» Data to examine:
<file path="config.mk">
export PLATFORM = sky130hd
export DESIGN_NAME = imem_boot_ctrl
export DESIGN_NICKNAME = d
export VERILOG_FILES = /design/src/rtl/imem_boot_ctrl.sv
export SDC_FILE = /design/constraint.sdc
export NUM_CORES = 1
export LEC_CHECK = 0
export CORE_UTILIZATION = 40
export DETAILED_ROUTE_END_ITERATION = 7
export PLACE_DENSITY = 0.69
export SETUP_SLACK_MARGIN = 0.3
export SLEW_MARGIN = 20
export SYNTH_ARGS = -nofsm -noshare
export SYNTH_HDL_FRONTEND = slang
export SYNTH_SLANG_ARGS = --single-unit
</file>
<file path="constraint.sdc">
create_clock -name clk -period 5.2 [get_ports clk]
set_input_delay 1.56 -clock clk [delete_from_list [all_inputs] [get_ports clk]]
set_output_delay 1.56 -clock clk [all_outputs]
set_load 0.01 [all_outputs]
</file>
===== config.mk =====
export PLATFORM = sky130hd
export DESIGN_NAME = pipe_hazard_scoreboard
export DESIGN_NICKNAME = d
export VERILOG_FILES = /design/src/rtl/pipe_hazard_pkg.sv /design/src/rtl/pipe_hazard_scoreboard_match.sv /design/src/rtl/pipe_hazard_scoreboard.sv
export SDC_FILE = /design/constraint.sdc
export NUM_CORES = 1
export LEC_CHECK = 0
export CAP_MARGIN = 20
export CORE_ASPECT_RATIO = 0.7
export CORE_MARGIN = 2
export CORE_UTILIZATION = 28
export CTS_CLUSTER_SIZE = 12
export DETAILED_ROUTE_END_ITERATION = 8
export GPL_TIMING_DRIVEN = 0
export PLACE_DENSITY = 0.5
export SLEW_MARGIN = 20
export SYNTH_ARGS = -nofsm -noshare
export SYNTH_HDL_FRONTEND = slang
export SYNTH_SLANG_ARGS = --single-unit
export TNS_END_PERCENT = 50

===== constraint.sdc =====
create_clock -name clk -period 2.4 [get_ports clk]
set_input_delay 0.48 -clock clk [delete_from_list [all_inputs] [get_ports clk]]
set_output_delay 0.48 -clock clk [all_outputs]
set_load 0.01 [all_outputs]

===== src/rtl/pipe_hazard_pkg.sv =====
// Shared types and defaults for the pipeline hazard scoreboard.
package pipe_hazard_pkg;

    localparam int unsigned NUM_REGS_DEF   = 16;
    localparam int unsigned DEPTH_DEF      = 3;
    localparam int unsigned LOAD_READY_DEF = 1;
    // Tag fields are stored at a fixed width so one struct serves any NUM_REGS up to 256.
    localparam int unsigned REG_W_MAX      = 8;
    localparam int unsigned FWD_RF         = 0;

    typedef struct packed {
        logic                 valid;
        logic                 wb_en;
        logic                 is_load;
        logic [REG_W_MAX-1:0] dest;
        logic [REG_W_MAX-1:0] src1;
        logic [REG_W_MAX-1:0] src2;
        logic                 two_src;
    } sb_entry_t;

    // True when entry e will write register src.
    function automatic logic produces(input sb_entry_t e, input logic [REG_W_MAX-1:0] src);
        return e.valid && e.wb_en && (e.dest == src);
    endfunction

endpackage


===== src/rtl/pipe_hazard_scoreboard_match.sv =====
// Per-entry comparator: does this in-flight writer feed the given source pair.
module sb_stage_match #(
    parameter int unsigned W = 8
) (
    input  logic         valid,
    input  logic         wb_en,
    input  logic         is_load,
    input  logic [W-1:0] dest,
    input  logic [W-1:0] src1,
    input  logic [W-1:0] src2,
    input  logic         two_src,
    output logic         match1,
    output logic         match2,
    output logic         load_match
);

    assign match1     = valid && wb_en && (dest == src1);
    assign match2     = valid && wb_en && two_src && (dest == src2);
    assign load_match = is_load && (match1 || match2);

endmodule
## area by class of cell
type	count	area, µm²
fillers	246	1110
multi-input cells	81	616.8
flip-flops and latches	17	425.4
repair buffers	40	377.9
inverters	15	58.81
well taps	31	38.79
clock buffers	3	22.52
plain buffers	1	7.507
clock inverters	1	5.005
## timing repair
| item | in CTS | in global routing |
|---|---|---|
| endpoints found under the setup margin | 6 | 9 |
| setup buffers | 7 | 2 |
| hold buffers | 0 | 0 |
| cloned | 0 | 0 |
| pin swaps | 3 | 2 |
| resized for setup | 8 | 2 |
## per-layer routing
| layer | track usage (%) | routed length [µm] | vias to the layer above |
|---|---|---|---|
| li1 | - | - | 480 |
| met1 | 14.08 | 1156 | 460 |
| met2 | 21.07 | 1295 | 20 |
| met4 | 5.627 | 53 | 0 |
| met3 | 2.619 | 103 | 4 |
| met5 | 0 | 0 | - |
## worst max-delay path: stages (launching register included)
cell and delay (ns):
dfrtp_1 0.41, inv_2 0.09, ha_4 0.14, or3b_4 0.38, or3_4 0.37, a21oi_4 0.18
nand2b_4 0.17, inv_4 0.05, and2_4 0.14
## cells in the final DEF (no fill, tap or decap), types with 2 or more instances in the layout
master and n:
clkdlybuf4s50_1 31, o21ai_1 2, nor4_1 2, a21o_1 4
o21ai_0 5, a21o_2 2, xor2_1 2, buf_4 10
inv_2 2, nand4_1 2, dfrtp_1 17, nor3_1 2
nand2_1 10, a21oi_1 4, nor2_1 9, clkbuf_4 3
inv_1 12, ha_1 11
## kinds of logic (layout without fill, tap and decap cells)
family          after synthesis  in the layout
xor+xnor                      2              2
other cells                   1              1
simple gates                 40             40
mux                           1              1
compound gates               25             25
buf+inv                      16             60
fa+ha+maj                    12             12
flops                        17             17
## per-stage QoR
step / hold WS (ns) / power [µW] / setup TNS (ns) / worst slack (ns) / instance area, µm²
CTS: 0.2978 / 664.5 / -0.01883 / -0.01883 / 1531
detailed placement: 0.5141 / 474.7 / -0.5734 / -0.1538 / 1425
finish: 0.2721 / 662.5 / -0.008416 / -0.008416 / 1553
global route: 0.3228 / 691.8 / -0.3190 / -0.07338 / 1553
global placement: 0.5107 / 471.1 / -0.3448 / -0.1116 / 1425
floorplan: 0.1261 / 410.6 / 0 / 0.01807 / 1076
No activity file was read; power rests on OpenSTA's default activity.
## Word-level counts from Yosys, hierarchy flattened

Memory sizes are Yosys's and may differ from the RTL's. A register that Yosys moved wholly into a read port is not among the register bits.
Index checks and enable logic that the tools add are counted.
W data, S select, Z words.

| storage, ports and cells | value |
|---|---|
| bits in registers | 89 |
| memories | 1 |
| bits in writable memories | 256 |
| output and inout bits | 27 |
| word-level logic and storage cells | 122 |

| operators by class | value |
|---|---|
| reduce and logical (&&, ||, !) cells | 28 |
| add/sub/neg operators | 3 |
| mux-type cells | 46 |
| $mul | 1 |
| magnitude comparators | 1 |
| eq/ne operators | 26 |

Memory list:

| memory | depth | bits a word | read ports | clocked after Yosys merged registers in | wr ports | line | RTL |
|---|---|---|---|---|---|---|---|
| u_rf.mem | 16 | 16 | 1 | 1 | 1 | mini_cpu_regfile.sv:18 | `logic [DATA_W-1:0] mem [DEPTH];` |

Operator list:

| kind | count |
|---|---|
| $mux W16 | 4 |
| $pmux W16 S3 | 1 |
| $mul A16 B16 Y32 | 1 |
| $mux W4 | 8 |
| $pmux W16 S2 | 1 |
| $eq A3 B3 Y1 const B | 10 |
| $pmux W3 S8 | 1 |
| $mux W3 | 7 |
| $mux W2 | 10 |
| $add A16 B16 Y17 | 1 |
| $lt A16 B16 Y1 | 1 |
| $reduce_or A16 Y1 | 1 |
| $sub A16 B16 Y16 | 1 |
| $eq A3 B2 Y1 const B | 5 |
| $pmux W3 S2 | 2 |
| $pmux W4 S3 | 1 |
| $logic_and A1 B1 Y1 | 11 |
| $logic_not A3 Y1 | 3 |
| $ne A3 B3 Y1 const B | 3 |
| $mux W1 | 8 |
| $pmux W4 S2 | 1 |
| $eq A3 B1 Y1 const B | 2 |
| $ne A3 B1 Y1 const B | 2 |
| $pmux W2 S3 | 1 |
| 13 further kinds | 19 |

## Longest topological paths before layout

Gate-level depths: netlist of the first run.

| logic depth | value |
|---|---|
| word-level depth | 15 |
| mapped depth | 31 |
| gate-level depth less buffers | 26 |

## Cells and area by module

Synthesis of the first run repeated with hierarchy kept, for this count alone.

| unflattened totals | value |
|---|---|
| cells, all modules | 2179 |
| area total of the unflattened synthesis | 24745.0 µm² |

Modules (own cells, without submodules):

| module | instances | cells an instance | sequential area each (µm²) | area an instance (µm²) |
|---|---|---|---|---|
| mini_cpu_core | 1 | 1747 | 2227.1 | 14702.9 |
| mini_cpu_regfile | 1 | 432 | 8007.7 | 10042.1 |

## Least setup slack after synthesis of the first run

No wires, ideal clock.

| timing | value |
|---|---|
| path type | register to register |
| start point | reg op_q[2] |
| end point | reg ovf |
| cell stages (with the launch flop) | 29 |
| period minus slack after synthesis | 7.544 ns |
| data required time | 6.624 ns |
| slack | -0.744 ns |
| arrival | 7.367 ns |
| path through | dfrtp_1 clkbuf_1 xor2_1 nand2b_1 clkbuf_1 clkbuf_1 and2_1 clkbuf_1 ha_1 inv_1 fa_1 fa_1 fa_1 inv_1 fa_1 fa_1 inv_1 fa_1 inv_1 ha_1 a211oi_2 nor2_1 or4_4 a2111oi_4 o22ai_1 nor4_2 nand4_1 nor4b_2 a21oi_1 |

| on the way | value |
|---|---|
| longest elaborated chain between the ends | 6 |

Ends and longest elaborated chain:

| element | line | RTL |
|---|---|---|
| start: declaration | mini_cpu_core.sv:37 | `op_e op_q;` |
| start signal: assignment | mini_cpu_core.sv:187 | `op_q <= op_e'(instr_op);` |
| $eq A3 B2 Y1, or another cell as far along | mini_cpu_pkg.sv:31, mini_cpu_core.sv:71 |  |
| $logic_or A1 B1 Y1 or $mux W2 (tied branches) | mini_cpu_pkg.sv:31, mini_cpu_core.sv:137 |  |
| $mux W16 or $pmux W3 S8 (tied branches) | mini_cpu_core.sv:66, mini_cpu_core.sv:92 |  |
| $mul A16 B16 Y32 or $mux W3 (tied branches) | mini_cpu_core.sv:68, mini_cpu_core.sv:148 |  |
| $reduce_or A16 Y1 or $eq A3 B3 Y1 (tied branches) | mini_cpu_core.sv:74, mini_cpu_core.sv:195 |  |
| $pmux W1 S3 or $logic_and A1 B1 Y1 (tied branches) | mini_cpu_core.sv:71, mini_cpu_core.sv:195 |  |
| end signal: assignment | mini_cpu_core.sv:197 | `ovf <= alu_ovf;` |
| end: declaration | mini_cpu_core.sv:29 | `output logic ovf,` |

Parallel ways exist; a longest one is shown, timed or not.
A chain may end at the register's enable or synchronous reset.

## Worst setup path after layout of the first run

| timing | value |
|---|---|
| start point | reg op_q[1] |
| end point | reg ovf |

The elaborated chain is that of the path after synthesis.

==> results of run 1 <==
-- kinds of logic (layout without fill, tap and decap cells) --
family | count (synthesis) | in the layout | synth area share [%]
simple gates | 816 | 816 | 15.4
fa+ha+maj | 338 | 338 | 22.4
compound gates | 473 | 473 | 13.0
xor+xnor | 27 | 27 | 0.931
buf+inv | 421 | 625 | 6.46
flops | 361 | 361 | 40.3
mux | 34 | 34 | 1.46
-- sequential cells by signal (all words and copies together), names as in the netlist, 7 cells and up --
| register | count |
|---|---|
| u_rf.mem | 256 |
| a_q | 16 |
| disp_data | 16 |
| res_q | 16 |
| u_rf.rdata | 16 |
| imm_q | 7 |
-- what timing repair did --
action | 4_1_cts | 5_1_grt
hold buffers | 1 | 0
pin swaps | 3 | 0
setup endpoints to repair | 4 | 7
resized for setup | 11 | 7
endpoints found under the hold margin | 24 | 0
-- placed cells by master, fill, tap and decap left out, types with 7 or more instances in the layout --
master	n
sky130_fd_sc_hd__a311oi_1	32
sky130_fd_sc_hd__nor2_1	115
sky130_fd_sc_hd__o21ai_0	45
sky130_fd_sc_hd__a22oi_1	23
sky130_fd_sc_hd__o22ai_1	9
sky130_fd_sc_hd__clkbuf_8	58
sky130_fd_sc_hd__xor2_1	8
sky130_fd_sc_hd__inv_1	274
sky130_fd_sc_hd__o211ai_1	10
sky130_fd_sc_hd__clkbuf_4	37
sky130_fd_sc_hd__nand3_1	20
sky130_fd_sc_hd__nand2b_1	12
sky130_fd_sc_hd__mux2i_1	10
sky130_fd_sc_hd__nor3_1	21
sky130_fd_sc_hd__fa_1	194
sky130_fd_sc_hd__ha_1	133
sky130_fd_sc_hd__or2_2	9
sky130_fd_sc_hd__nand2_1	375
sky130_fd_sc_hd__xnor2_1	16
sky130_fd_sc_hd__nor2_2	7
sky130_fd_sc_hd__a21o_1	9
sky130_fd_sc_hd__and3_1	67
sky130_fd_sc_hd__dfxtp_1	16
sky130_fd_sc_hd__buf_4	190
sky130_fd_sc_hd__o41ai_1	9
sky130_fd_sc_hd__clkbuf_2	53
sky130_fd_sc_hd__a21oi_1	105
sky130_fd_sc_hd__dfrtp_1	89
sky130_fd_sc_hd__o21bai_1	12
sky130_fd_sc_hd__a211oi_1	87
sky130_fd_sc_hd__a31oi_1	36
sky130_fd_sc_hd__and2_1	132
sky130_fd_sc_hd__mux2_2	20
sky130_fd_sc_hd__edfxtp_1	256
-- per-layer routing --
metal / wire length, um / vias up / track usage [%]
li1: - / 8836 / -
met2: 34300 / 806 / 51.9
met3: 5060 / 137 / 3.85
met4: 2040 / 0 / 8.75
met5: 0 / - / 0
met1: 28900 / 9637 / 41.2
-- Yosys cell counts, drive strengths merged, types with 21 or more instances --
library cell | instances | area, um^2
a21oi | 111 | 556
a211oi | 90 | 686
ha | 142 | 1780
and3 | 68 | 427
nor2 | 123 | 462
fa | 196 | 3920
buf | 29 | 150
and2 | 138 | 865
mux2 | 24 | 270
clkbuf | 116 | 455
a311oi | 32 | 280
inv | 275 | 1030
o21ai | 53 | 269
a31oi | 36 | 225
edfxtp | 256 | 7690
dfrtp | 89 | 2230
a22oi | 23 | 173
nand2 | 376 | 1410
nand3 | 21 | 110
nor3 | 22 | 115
===== src/rtl/ir_move_fifo.sv =====
// Synchronous FIFO for move commands. A push while full is accepted only when
// a pop happens in the same cycle; otherwise it is silently refused (the
// caller flags the overflow).
// Ports: clk, rst_n (sync, active-low), push/wr_data, pop/rd_data (head,
// combinational), full, empty, count (registered occupancy).
module ir_move_fifo #(
  parameter int unsigned DEPTH = 4,
  parameter int unsigned WIDTH = 2
) (
  input  logic                       clk,
  input  logic                       rst_n,
  input  logic                       push,
  input  logic [WIDTH-1:0]           wr_data,
  input  logic                       pop,
  output logic [WIDTH-1:0]           rd_data,
  output logic                       full,
  output logic                       empty,
  output logic [$clog2(DEPTH+1)-1:0] count
);

  localparam int unsigned PTR_W = $clog2(DEPTH);
  localparam int unsigned CNT_W = $clog2(DEPTH + 1);

  logic [WIDTH-1:0] mem [DEPTH];
  logic [PTR_W-1:0] wr_ptr;
  logic [PTR_W-1:0] rd_ptr;
  logic             do_push;
  logic             do_pop;

  assign full    = (count == CNT_W'(DEPTH));
  assign empty   = (count == CNT_W'(0));
  assign do_pop  = pop && !empty;
  assign do_push = push && (!full || do_pop);
  assign rd_data = mem[rd_ptr];

  // Storage needs no reset; only pointers and count define validity.
  always_ff @(posedge clk) begin
    if (do_push) mem[wr_ptr] <= wr_data;
  end

  // Pointers wrap naturally since DEPTH is a power of two.
  always_ff @(posedge clk) begin
    if (!rst_n) begin
      wr_ptr <= '0;
      rd_ptr <= '0;
      count  <= '0;
    end else begin
      if (do_push) wr_ptr <= wr_ptr + PTR_W'(1);
      if (do_pop)  rd_ptr <= rd_ptr + PTR_W'(1);
      case ({do_push, do_pop})
        2'b10:   count <= count + CNT_W'(1);
        2'b01:   count <= count - CNT_W'(1);
        default: count <= count;
      endcase
    end
  end

endmodule


===== src/rtl/ir_move_scheduler.sv =====
// Validates decoded IR direction strobes, buffers them as 2-bit move codes and
// releases at most one move per FRAMES_PER_MOVE frame ticks over valid/ready.
// Ports: Clock, Reset_n (sync, active-low); In_Valid + In_Up/Down/Left/Right
// decoder inputs; Frame_Tick pacing pulse; Move_Valid/Move_Dir/Move_Ready
// handshake; Fifo_Count occupancy; Drop_Pulse (invalid or overflow);
// Overflow (sticky).
// Optional macro IR_REPEAT_EN adds In_Repeat, which re-pushes the last code.
module ir_move_scheduler
  import ir_move_pkg::*;
#(
  parameter int unsigned FIFO_DEPTH      = 4,
  parameter int unsigned FRAMES_PER_MOVE = 2
) (
  input  logic                            Clock,
  input  logic                            Reset_n,
  input  logic                            In_Valid,
  input  logic                            In_Up,
  input  logic                            In_Down,
  input  logic                            In_Left,
  input  logic                            In_Right,
`ifdef IR_REPEAT_EN
  input  logic                            In_Repeat,
`endif
  input  logic                            Frame_Tick,
  input  logic                            Move_Ready,
  output logic                            Move_Valid,
  output logic [DIR_W-1:0]                Move_Dir,
  output logic [$clog2(FIFO_DEPTH+1)-1:0] Fifo_Count,
  output logic                            Drop_Pulse,
  output logic                            Overflow
);

  // Keep the counter at least one bit wide when pacing is disabled.
  localparam int unsigned CNT_W = (FRAMES_PER_MOVE > 0) ? $clog2(FRAMES_PER_MOVE + 1) : 1;

  sched_state_t     state_q, state_d;
  logic [CNT_W-1:0] cnt_q, cnt_d;
  logic             move_valid_d;
  logic [DIR_W-1:0] move_dir_d;
  logic             pop_c;
  logic             push_req_c;
  dir_t             push_code_c;
  logic             drop_c;
  logic             ovf_c;
  logic             fifo_full;
  logic             fifo_empty;
  logic [DIR_W-1:0] fifo_head;

`ifdef IR_REPEAT_EN
  dir_t last_dir_q;
  logic last_valid_q;
`endif

  // Decode: exactly one direction bit makes a move; anything else is dropped.
  always_comb begin
    push_req_c  = 1'b0;
    push_code_c = DIR_UP;
    drop_c      = 1'b0;
    if (In_Valid) begin
      case ({In_Up, In_Down, In_Left, In_Right})
        4'b1000: begin push_req_c = 1'b1; push_code_c = DIR_UP;    end
        4'b0100: begin push_req_c = 1'b1; push_code_c = DIR_DOWN;  end
        4'b0010: begin push_req_c = 1'b1; push_code_c = DIR_LEFT;  end
        4'b0001: begin push_req_c = 1'b1; push_code_c = DIR_RIGHT; end
        default: drop_c = 1'b1;
      endcase
    end
`ifdef IR_REPEAT_EN
    else if (In_Repeat) begin
      if (last_valid_q) begin
        push_req_c  = 1'b1;
        push_code_c = last_dir_q;
      end else begin
        drop_c = 1'b1;
      end
    end
`endif
  end

  // A push into a full FIFO survives only if the FSM pops the same cycle.
  assign ovf_c = push_req_c && fifo_full && !pop_c;

  ir_move_fifo #(
    .DEPTH (FIFO_DEPTH),
    .WIDTH (DIR_W)
  ) u_fifo (
    .clk     (Clock),
    .rst_n   (Reset_n),
    .push    (push_req_c),
    .wr_data (push_code_c),
    .pop     (pop_c),
    .rd_data (fifo_head),
    .full    (fifo_full),
    .empty   (fifo_empty),
    .count   (Fifo_Count)
  );

  // Scheduler FSM: next state, pop request and registered output values.
  always_comb begin
    state_d      = state_q;
    cnt_d        = cnt_q;
    move_valid_d = 1'b0;
    move_dir_d   = Move_Dir;
    pop_c        = 1'b0;
    case (state_q)
      S_IDLE: begin
        if (!fifo_empty) begin
          pop_c        = 1'b1;
          move_dir_d   = fifo_head;
          move_valid_d = 1'b1;
          state_d      = S_PRESENT;
        end
      end
      S_PRESENT: begin
        move_valid_d = 1'b1;
        if (Move_Ready) begin
          move_valid_d = 1'b0;
          if (FRAMES_PER_MOVE == 32'd0) begin
            state_d = S_IDLE;
          end else begin
            cnt_d   = CNT_W'(FRAMES_PER_MOVE);
            state_d = S_GAP;
          end
        end
      end
      S_GAP: begin
        if (Frame_Tick) begin
          cnt_d = cnt_q - CNT_W'(1);
          if (cnt_q == CNT_W'(1)) state_d = S_IDLE;
        end
      end
      default: state_d = S_IDLE;
    endcase
  end

  always_ff @(posedge Clock) begin
    if (!Reset_n) begin
      state_q    <= S_IDLE;
      cnt_q      <= '0;
      Move_Valid <= 1'b0;
      Move_Dir   <= '0;
      Drop_Pulse <= 1'b0;
      Overflow   <= 1'b0;
    end else begin
      state_q    <= state_d;
      cnt_q      <= cnt_d;
      Move_Valid <= move_valid_d;
      Move_Dir   <= move_dir_d;
      Drop_Pulse <= drop_c || ovf_c;
      if (ovf_c) Overflow <= 1'b1;
    end
  end

`ifdef IR_REPEAT_EN
  // Remember the last code actually accepted into the FIFO.
  always_ff @(posedge Clock) begin
    if (!Reset_n) begin
      last_dir_q   <= DIR_UP;
      last_valid_q <= 1'b0;
    end else if (push_req_c && !ovf_c) begin
      last_dir_q   <= push_code_c;
      last_valid_q <= 1'b1;
    end
  end
`endif

endmodule
## src/rtl/serial_subtractor.sv

```systemverilog
// ---------------------------------------------------------------------------
// serial_subtractor
//   Bit-serial subtractor: diff = (num1 - num2 - bin) mod 2^WIDTH, computed
//   LSB-first, one bit per clock, through a single full-subtractor cell.
//   The borrow is carried between bits in a flop.
//
// Ports
//   clk     rising-edge clock
//   reset   asynchronous active-high reset; clears all state and outputs
//   start   request, sampled only while not busy (IDLE or FIN)
//   num1    minuend,    captured on an accepted start
//   num2    subtrahend, captured on an accepted start
//   bin     borrow-in to bit 0, captured on an accepted start
//   diff    registered result
//   borrow  registered borrow-out of the MSB (unsigned num1 < num2 + bin)
//   ovf     registered two's-complement overflow
//   busy    high while bits are being processed
//   done    one-cycle pulse when diff/borrow/ovf are updated
// ---------------------------------------------------------------------------
module serial_subtractor #(
    parameter int WIDTH = 8
) (
    input  logic             clk,
    input  logic             reset,
    input  logic             start,
    input  logic [WIDTH-1:0] num1,
    input  logic [WIDTH-1:0] num2,
    input  logic             bin,
    output logic [WIDTH-1:0] diff,
    output logic             borrow,
    output logic             ovf,
    output logic             busy,
    output logic             done
);

    localparam int CW = (WIDTH > 1) ? $clog2(WIDTH) : 1;

    typedef enum logic [1:0] {IDLE, RUN, FIN} state_t;

    state_t           r_state;
    logic [WIDTH-1:0] r_a;
    logic [WIDTH-1:0] r_b;
    logic             r_br;
    logic [CW-1:0]    r_cnt;
    logic             r_a_msb;
    logic             r_b_msb;
    logic [WIDTH-1:0] r_diff;
    logic             r_borrow;
    logic             r_ovf;
    logic             r_busy;
    logic             r_done;

    logic             w_d;
    logic             w_br_nxt;
    logic             w_last;
    logic [WIDTH-1:0] w_res;

    // Full-subtractor cell on the current LSBs of the shifting operands.
    assign w_d      = r_a[0] ^ r_b[0] ^ r_br;
    assign w_br_nxt = (~r_a[0] & r_b[0]) | (~r_a[0] & r_br) | (r_b[0] & r_br);
    assign w_last   = (r_cnt == CW'(WIDTH - 1));

    // Partial result enters from the MSB end, so after WIDTH shifts bit 0
    // sits at position 0. w_res is the complete word on the last bit's edge.
    // Only WIDTH-1 bits need storing: the newest bit comes straight from w_d.
    generate
        if (WIDTH > 1) begin : g_part
            logic [WIDTH-2:0] r_part;
            always_ff @(posedge clk or posedge reset) begin
                if (reset)
                    r_part <= '0;
                else if (r_state == RUN)
                    r_part <= w_res[WIDTH-1:1];
            end
            assign w_res = {w_d, r_part};
        end else begin : g_nopart
            assign w_res = w_d;
        end
    endgenerate

    always_ff @(posedge clk or posedge reset) begin
        if (reset) begin
            r_state  <= IDLE;
            r_a      <= '0;
            r_b      <= '0;
            r_br     <= 1'b0;
            r_cnt    <= '0;
            r_a_msb  <= 1'b0;
            r_b_msb  <= 1'b0;
            r_diff   <= '0;
            r_borrow <= 1'b0;
            r_ovf    <= 1'b0;
            r_busy   <= 1'b0;
            r_done   <= 1'b0;
        end else begin
            case (r_state)
                // FIN also accepts start so back-to-back ops run every WIDTH+1 cycles.
                IDLE, FIN: begin
                    r_done <= 1'b0;
                    if (start) begin
                        r_a     <= num1;
                        r_b     <= num2;
                        r_br    <= bin;
                        r_cnt   <= '0;
                        r_a_msb <= num1[WIDTH-1];
                        r_b_msb <= num2[WIDTH-1];
                        r_busy  <= 1'b1;
                        r_state <= RUN;
                    end else begin
                        r_state <= IDLE;
                    end
                end
                RUN: begin
                    r_a   <= r_a >> 1;
                    r_b   <= r_b >> 1;
                    r_br  <= w_br_nxt;
                    r_cnt <= r_cnt + CW'(1);
                    if (w_last) begin
                        r_diff   <= w_res;
                        r_borrow <= w_br_nxt;
                        // Signed overflow: operand signs differ and the result
                        // sign differs from the minuend's.
                        r_ovf    <= (r_a_msb ^ r_b_msb) & (w_res[WIDTH-1] ^ r_a_msb);
                        r_done   <= 1'b1;
                        r_busy   <= 1'b0;
                        r_state  <= FIN;
                    end
                end
                default: begin
                    r_state <= IDLE;
                    r_busy  <= 1'b0;
                    r_done  <= 1'b0;
                end
            endcase
        end
    end

    assign diff   = r_diff;
    assign borrow = r_borrow;
    assign ovf    = r_ovf;
    assign busy   = r_busy;
    assign done   = r_done;

endmodule
```

## config.mk

```make
export PLATFORM = sky130hd
export DESIGN_NAME = serial_subtractor
export DESIGN_NICKNAME = d
export VERILOG_FILES = /design/src/rtl/serial_subtractor.sv
export SDC_FILE = /design/constraint.sdc
export NUM_CORES = 1
export LEC_CHECK = 0
export CAP_MARGIN = 30
export CELL_PAD_IN_SITES_DETAIL_PLACEMENT = 1
export CELL_PAD_IN_SITES_GLOBAL_PLACEMENT = 1
export CORE_MARGIN = 10
export CORE_UTILIZATION = 30
export DETAILED_ROUTE_END_ITERATION = 10
export PLACE_DENSITY_LB_ADDON = 0.1
export SLEW_MARGIN = 20
export SYNTH_ARGS = -nofsm -noshare
export SYNTH_HDL_FRONTEND = slang
export SYNTH_SLANG_ARGS = --single-unit
```

## constraint.sdc

```tcl
create_clock -name clk -period 1.9 [get_ports clk]
set_input_delay 0.285 -clock clk [delete_from_list [all_inputs] [get_ports clk]]
set_output_delay 0.285 -clock clk [all_outputs]
set_load 0.01 [all_outputs]
```

==> results of run 1 <==
==> through the flow <==
step           instance area, um2  instances  hold WS [ns]
3_3_place_gp                 2170        276         0.460
2_1_floorplan                1780        176         0.390
3_5_place_dp                 2170        276         0.472
4_1_cts                      2260        284         0.454
5_1_grt                      2260        284         0.507
6_report                     2260        284         0.426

» Exercise: Exact duplication is required for the lines above, from the line that contains "S3 or $logic_and" to the line that contains "flops | 361 | 361 | 40.3", inclusive; omit all others.

» Solution for this problem:
| $pmux W1 S3 or $logic_and A1 B1 Y1 (tied branches) | mini_cpu_core.sv:71, mini_cpu_core.sv:195 |  |
| end signal: assignment | mini_cpu_core.sv:197 | `ovf <= alu_ovf;` |
| end: declaration | mini_cpu_core.sv:29 | `output logic ovf,` |

Parallel ways exist; a longest one is shown, timed or not.
A chain may end at the register's enable or synchronous reset.

## Worst setup path after layout of the first run

| timing | value |
|---|---|
| start point | reg op_q[1] |
| end point | reg ovf |

The elaborated chain is that of the path after synthesis.

==> results of run 1 <==
-- kinds of logic (layout without fill, tap and decap cells) --
family | count (synthesis) | in the layout | synth area share [%]
simple gates | 816 | 816 | 15.4
fa+ha+maj | 338 | 338 | 22.4
compound gates | 473 | 473 | 13.0
xor+xnor | 27 | 27 | 0.931
buf+inv | 421 | 625 | 6.46
flops | 361 | 361 | 40.3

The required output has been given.